§ Action item: For the records below, tally every line that has the word "changes" and reply with the number alone.

§ Dataset extract:
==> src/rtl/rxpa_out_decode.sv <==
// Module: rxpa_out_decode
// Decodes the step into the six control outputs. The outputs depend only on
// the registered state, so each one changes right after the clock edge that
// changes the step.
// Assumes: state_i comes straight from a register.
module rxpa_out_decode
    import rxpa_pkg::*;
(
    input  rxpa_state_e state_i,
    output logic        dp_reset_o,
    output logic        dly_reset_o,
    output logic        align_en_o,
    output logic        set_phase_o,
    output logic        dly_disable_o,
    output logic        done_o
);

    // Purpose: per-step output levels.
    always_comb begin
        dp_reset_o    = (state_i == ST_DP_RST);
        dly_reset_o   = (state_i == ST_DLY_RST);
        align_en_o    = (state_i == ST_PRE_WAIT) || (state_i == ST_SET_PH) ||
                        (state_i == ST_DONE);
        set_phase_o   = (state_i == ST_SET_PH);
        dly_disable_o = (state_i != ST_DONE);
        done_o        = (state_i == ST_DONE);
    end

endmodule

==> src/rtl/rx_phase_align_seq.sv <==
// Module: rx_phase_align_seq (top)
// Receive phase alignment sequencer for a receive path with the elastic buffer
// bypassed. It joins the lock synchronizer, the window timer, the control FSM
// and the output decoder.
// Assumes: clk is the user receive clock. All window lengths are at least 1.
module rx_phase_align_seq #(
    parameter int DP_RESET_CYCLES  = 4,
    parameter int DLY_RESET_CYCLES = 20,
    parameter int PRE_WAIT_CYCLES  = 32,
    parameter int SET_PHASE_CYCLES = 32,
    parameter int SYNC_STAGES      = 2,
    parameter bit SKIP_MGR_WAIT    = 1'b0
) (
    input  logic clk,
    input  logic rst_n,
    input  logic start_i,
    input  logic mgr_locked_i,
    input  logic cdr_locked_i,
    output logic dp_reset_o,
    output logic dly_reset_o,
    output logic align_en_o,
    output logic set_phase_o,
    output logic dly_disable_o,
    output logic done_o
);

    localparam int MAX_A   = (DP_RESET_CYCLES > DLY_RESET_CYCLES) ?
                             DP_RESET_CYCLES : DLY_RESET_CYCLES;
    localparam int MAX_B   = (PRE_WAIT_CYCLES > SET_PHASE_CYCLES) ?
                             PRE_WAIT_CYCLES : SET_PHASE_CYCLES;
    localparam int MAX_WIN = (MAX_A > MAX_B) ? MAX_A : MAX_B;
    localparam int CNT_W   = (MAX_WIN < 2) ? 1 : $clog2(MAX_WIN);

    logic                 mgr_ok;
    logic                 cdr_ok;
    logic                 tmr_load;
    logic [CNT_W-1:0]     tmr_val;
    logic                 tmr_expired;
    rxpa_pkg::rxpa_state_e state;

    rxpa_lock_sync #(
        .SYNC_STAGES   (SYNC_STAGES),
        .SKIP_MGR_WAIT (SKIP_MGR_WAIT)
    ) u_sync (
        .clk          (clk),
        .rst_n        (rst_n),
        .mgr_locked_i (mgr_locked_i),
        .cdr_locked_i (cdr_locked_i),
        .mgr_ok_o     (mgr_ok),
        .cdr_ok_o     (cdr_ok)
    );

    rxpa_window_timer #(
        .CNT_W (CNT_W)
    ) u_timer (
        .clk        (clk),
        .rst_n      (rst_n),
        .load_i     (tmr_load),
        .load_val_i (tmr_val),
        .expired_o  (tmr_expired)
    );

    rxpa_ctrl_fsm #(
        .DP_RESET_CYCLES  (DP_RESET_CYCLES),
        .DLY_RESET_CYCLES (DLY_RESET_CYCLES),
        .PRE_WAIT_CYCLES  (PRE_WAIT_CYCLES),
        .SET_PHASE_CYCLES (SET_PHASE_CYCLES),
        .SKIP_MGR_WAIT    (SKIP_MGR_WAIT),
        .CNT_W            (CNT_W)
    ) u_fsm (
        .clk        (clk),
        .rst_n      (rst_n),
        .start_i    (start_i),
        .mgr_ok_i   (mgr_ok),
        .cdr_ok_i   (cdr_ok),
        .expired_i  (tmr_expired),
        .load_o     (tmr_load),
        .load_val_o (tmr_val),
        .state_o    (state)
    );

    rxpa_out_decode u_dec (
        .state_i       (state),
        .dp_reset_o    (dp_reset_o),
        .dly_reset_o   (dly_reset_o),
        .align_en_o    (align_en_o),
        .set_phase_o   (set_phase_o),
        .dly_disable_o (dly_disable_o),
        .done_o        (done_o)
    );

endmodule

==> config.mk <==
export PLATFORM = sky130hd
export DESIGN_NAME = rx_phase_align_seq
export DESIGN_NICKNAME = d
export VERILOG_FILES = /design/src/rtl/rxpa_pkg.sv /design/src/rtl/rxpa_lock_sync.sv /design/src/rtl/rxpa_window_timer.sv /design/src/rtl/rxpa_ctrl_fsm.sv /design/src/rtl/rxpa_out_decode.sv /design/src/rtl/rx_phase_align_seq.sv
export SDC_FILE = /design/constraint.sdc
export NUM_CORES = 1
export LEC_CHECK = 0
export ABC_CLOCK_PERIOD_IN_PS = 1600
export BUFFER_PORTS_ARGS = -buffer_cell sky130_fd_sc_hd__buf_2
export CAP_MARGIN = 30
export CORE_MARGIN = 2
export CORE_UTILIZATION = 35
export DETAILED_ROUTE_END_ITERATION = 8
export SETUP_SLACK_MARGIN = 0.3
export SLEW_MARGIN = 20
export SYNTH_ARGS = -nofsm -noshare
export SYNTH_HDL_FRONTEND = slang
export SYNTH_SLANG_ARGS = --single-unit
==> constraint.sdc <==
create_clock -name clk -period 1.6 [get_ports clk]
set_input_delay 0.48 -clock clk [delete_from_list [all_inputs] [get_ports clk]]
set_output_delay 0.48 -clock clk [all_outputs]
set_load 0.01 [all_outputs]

§ Answer to this problem: 2